◆ DIRECTIONS FOR THIS TASK ◆
Your answer should consist solely of the lines from the first line of the data through the line with "localparam logic [1:0] REQ_LOW", each reproduced exactly.

◆ EXERCISE INPUTS ◆
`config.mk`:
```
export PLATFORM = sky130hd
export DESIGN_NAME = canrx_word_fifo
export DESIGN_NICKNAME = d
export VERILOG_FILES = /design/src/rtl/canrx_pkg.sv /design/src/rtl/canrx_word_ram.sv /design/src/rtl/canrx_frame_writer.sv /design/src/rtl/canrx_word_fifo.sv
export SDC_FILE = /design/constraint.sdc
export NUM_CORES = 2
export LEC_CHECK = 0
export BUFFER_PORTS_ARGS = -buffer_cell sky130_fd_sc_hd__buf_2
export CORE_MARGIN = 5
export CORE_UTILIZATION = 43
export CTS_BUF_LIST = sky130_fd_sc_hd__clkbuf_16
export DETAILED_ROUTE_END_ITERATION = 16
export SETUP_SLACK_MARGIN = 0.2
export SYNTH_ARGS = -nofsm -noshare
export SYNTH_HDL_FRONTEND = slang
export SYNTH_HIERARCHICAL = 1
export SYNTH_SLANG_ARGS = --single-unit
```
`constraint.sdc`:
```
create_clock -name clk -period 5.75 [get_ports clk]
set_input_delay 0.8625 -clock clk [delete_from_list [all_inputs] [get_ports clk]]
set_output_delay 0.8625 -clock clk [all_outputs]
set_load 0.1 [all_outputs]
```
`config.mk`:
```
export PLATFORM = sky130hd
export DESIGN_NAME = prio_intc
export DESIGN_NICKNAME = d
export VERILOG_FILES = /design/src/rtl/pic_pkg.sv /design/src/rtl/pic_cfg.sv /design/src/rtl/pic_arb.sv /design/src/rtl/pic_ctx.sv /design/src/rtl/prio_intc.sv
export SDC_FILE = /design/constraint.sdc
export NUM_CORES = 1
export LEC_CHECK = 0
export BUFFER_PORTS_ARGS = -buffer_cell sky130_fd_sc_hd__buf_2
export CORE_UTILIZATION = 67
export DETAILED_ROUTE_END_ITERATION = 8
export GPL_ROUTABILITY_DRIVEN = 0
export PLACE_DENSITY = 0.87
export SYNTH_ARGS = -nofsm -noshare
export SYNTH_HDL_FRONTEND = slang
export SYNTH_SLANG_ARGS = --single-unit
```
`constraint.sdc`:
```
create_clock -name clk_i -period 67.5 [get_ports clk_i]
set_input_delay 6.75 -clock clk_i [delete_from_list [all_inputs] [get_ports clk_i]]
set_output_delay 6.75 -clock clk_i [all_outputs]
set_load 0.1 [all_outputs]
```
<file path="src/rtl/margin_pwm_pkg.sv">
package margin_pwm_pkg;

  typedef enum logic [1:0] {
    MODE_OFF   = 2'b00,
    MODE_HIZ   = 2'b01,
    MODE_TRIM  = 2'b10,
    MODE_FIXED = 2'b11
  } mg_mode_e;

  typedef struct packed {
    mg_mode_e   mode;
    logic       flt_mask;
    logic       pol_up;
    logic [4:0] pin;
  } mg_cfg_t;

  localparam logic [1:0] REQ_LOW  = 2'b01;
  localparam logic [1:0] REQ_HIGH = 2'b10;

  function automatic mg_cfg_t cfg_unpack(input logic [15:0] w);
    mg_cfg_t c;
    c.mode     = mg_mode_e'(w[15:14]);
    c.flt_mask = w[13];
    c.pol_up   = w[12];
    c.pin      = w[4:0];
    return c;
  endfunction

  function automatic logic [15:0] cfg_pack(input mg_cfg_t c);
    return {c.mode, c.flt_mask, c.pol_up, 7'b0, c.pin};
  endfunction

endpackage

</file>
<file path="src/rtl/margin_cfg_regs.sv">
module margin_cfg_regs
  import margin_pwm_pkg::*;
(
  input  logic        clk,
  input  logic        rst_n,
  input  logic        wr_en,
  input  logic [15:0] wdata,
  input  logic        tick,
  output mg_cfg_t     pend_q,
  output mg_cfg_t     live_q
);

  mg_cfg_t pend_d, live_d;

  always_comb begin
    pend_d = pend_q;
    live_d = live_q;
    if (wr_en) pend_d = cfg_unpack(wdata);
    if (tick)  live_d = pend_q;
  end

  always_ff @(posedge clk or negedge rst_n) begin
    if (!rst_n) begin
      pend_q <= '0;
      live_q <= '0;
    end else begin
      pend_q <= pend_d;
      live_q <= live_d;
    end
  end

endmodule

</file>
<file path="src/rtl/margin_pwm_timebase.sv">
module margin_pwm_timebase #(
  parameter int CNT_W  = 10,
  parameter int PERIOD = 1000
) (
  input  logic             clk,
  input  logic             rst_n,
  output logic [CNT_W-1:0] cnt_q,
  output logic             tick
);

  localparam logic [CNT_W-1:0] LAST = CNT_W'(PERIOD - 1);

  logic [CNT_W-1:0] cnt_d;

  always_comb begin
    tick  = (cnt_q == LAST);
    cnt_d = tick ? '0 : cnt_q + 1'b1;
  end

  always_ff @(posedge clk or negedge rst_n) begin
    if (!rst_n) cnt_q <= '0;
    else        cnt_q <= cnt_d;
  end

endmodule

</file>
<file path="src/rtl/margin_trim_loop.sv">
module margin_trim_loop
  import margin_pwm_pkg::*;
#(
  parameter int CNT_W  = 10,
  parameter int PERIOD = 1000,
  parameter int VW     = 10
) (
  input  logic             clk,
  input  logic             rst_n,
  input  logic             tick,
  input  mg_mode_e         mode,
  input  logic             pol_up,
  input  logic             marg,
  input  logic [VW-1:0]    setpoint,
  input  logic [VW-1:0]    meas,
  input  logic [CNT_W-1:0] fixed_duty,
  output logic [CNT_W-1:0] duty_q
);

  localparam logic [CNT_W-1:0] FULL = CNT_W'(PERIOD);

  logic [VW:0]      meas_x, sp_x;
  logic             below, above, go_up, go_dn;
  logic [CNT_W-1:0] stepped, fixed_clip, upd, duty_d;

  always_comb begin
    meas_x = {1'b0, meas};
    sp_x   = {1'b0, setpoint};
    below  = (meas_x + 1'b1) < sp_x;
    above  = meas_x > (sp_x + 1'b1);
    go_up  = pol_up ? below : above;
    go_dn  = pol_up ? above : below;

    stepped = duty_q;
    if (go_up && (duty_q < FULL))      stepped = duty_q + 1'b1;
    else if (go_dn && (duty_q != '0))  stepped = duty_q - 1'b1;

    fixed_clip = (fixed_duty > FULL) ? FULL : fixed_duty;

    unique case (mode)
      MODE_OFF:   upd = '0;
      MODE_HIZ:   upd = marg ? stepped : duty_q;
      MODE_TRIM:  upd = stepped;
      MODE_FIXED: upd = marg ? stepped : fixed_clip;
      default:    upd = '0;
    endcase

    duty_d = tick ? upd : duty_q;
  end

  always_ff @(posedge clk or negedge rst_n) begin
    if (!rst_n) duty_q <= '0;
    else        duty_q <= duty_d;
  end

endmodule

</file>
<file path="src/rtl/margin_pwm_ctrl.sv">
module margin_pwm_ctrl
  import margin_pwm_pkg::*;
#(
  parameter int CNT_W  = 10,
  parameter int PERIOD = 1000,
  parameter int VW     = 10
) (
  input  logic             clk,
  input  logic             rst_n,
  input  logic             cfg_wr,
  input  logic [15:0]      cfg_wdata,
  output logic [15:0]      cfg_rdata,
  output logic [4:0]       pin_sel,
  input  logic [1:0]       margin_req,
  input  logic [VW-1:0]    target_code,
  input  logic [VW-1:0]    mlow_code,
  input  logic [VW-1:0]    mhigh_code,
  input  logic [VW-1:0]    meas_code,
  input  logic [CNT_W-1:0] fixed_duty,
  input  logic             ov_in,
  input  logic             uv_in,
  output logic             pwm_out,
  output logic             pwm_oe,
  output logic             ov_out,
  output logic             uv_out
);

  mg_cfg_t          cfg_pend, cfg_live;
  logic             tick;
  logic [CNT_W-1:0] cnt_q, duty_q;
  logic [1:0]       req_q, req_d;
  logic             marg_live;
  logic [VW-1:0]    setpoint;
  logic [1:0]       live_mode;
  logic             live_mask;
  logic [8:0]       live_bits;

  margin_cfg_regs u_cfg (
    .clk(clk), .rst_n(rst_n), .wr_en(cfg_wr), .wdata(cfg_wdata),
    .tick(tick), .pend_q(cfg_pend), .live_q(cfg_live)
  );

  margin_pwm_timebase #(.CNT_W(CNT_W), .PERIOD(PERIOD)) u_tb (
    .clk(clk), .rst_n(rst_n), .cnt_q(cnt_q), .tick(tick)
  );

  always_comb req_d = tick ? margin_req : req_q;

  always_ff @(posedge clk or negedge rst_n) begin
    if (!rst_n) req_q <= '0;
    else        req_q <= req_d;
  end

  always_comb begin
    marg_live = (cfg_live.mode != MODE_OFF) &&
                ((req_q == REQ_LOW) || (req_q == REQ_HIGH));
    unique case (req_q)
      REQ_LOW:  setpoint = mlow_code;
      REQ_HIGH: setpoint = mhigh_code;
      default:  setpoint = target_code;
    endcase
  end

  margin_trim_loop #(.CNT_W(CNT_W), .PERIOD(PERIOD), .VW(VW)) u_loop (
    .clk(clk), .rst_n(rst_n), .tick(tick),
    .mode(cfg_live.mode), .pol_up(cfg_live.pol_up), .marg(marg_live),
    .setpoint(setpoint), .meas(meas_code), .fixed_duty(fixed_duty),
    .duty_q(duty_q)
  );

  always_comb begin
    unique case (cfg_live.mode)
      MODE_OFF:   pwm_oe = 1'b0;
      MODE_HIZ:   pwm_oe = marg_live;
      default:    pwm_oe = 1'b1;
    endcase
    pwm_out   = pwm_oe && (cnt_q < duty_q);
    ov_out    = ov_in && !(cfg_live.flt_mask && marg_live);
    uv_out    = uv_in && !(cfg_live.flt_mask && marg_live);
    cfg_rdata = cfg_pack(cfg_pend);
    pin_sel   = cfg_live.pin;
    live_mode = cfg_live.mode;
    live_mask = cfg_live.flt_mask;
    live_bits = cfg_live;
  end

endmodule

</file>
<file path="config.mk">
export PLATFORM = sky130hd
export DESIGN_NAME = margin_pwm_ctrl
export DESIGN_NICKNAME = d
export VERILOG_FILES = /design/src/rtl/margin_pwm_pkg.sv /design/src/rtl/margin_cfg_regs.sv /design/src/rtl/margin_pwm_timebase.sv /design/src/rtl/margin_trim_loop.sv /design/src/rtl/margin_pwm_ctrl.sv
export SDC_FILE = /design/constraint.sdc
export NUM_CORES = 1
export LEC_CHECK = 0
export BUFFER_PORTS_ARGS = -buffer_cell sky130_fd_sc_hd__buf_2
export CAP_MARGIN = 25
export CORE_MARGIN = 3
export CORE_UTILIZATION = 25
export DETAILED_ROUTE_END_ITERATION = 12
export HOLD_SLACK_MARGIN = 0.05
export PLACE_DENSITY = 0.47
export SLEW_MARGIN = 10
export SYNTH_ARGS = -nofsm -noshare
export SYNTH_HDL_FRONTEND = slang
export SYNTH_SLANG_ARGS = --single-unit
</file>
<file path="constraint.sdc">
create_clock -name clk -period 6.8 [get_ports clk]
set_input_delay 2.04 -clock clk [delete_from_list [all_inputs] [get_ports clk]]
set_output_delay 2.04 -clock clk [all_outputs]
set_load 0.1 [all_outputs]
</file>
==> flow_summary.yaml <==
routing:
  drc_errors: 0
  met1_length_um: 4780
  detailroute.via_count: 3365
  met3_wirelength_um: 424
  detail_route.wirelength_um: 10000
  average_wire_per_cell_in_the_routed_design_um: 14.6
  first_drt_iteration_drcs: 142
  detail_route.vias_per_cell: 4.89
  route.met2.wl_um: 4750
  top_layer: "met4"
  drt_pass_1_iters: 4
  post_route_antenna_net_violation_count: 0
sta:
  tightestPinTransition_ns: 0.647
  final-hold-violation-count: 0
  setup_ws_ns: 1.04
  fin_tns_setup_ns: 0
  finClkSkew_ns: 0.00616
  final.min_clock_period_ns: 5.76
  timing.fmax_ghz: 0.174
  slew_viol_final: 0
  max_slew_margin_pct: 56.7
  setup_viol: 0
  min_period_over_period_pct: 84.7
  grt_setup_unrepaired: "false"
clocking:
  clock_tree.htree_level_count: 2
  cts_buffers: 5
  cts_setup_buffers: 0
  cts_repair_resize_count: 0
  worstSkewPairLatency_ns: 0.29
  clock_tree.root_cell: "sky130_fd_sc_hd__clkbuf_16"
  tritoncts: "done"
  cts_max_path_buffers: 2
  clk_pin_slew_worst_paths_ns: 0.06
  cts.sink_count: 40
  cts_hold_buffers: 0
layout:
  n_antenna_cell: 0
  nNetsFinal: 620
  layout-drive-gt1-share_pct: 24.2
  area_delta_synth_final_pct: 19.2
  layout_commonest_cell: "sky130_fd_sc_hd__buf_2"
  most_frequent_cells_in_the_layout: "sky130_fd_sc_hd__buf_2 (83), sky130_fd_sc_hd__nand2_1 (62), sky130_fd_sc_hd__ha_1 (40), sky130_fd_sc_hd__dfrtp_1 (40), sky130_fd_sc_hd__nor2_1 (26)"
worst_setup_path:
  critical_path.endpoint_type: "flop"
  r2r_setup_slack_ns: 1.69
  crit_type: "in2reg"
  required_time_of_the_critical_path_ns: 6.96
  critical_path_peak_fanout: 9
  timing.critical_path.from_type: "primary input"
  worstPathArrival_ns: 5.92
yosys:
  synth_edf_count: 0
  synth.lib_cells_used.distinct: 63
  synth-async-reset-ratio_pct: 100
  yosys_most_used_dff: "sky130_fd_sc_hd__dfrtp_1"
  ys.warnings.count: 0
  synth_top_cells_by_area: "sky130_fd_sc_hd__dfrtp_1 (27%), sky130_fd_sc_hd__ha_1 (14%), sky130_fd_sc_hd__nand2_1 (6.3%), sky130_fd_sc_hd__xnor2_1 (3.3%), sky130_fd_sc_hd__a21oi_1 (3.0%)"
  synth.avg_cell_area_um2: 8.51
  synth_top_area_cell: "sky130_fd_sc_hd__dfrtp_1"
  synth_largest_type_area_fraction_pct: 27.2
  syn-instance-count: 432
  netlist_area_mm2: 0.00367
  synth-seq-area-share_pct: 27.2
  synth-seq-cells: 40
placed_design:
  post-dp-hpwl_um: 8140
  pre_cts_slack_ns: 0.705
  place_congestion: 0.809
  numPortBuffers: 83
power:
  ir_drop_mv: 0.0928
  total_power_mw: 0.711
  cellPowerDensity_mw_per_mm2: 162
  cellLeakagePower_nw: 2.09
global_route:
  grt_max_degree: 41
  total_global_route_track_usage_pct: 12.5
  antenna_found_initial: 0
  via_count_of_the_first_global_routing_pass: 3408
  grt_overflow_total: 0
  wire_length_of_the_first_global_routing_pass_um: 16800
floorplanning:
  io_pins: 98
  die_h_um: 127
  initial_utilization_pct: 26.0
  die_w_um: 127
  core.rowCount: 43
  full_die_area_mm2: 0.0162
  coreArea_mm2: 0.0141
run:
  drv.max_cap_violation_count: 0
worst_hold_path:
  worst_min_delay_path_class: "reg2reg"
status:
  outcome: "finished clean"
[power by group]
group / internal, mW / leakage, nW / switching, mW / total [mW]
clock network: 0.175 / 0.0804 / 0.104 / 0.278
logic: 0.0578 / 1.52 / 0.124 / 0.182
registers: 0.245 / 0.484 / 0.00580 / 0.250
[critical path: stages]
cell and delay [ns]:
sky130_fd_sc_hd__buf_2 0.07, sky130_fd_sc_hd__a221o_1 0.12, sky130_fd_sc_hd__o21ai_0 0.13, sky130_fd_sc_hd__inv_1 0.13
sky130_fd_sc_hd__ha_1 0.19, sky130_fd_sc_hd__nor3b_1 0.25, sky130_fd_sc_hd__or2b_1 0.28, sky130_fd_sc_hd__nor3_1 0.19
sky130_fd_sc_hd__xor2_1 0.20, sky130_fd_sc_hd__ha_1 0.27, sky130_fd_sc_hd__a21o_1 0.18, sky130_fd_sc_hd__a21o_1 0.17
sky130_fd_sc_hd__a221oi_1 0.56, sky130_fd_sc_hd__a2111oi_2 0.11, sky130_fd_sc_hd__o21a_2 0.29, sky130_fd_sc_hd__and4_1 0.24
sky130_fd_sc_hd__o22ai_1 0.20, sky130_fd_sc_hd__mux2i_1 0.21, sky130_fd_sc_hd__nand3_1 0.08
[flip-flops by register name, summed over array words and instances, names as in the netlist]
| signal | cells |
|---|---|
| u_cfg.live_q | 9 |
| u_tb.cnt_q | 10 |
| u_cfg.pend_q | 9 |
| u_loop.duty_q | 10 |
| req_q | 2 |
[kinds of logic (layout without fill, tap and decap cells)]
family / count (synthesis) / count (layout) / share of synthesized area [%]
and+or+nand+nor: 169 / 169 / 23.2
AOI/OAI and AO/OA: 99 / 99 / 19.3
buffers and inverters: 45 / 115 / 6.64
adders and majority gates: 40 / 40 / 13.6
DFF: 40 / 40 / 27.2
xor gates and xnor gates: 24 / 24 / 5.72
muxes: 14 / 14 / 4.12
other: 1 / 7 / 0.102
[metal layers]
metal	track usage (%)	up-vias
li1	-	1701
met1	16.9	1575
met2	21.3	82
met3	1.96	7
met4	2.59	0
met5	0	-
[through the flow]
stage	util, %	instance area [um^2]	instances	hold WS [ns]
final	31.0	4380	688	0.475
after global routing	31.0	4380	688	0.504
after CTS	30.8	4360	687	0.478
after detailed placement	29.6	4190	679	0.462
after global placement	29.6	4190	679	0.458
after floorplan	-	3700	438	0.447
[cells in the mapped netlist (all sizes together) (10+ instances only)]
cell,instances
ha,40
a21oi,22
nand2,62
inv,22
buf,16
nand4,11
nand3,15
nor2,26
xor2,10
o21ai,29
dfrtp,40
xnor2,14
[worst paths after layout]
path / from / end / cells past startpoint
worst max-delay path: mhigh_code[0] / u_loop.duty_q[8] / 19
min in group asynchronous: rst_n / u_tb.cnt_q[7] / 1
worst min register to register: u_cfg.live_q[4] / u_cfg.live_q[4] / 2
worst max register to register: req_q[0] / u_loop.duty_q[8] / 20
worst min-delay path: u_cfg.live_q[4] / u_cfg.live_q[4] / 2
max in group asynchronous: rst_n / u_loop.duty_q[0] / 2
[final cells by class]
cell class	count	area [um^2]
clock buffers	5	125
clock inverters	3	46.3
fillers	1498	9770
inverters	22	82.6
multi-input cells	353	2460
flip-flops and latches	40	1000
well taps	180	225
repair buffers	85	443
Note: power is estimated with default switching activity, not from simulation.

◆ WRITTEN ANSWER ◆
`config.mk`:
```
export PLATFORM = sky130hd
export DESIGN_NAME = canrx_word_fifo
export DESIGN_NICKNAME = d
export VERILOG_FILES = /design/src/rtl/canrx_pkg.sv /design/src/rtl/canrx_word_ram.sv /design/src/rtl/canrx_frame_writer.sv /design/src/rtl/canrx_word_fifo.sv
export SDC_FILE = /design/constraint.sdc
export NUM_CORES = 2
export LEC_CHECK = 0
export BUFFER_PORTS_ARGS = -buffer_cell sky130_fd_sc_hd__buf_2
export CORE_MARGIN = 5
export CORE_UTILIZATION = 43
export CTS_BUF_LIST = sky130_fd_sc_hd__clkbuf_16
export DETAILED_ROUTE_END_ITERATION = 16
export SETUP_SLACK_MARGIN = 0.2
export SYNTH_ARGS = -nofsm -noshare
export SYNTH_HDL_FRONTEND = slang
export SYNTH_HIERARCHICAL = 1
export SYNTH_SLANG_ARGS = --single-unit
```
`constraint.sdc`:
```
create_clock -name clk -period 5.75 [get_ports clk]
set_input_delay 0.8625 -clock clk [delete_from_list [all_inputs] [get_ports clk]]
set_output_delay 0.8625 -clock clk [all_outputs]
set_load 0.1 [all_outputs]
```
`config.mk`:
```
export PLATFORM = sky130hd
export DESIGN_NAME = prio_intc
export DESIGN_NICKNAME = d
export VERILOG_FILES = /design/src/rtl/pic_pkg.sv /design/src/rtl/pic_cfg.sv /design/src/rtl/pic_arb.sv /design/src/rtl/pic_ctx.sv /design/src/rtl/prio_intc.sv
export SDC_FILE = /design/constraint.sdc
export NUM_CORES = 1
export LEC_CHECK = 0
export BUFFER_PORTS_ARGS = -buffer_cell sky130_fd_sc_hd__buf_2
export CORE_UTILIZATION = 67
export DETAILED_ROUTE_END_ITERATION = 8
export GPL_ROUTABILITY_DRIVEN = 0
export PLACE_DENSITY = 0.87
export SYNTH_ARGS = -nofsm -noshare
export SYNTH_HDL_FRONTEND = slang
export SYNTH_SLANG_ARGS = --single-unit
```
`constraint.sdc`:
```
create_clock -name clk_i -period 67.5 [get_ports clk_i]
set_input_delay 6.75 -clock clk_i [delete_from_list [all_inputs] [get_ports clk_i]]
set_output_delay 6.75 -clock clk_i [all_outputs]
set_load 0.1 [all_outputs]
```
<file path="src/rtl/margin_pwm_pkg.sv">
package margin_pwm_pkg;

  typedef enum logic [1:0] {
    MODE_OFF   = 2'b00,
    MODE_HIZ   = 2'b01,
    MODE_TRIM  = 2'b10,
    MODE_FIXED = 2'b11
  } mg_mode_e;

  typedef struct packed {
    mg_mode_e   mode;
    logic       flt_mask;
    logic       pol_up;
    logic [4:0] pin;
  } mg_cfg_t;

  localparam logic [1:0] REQ_LOW  = 2'b01;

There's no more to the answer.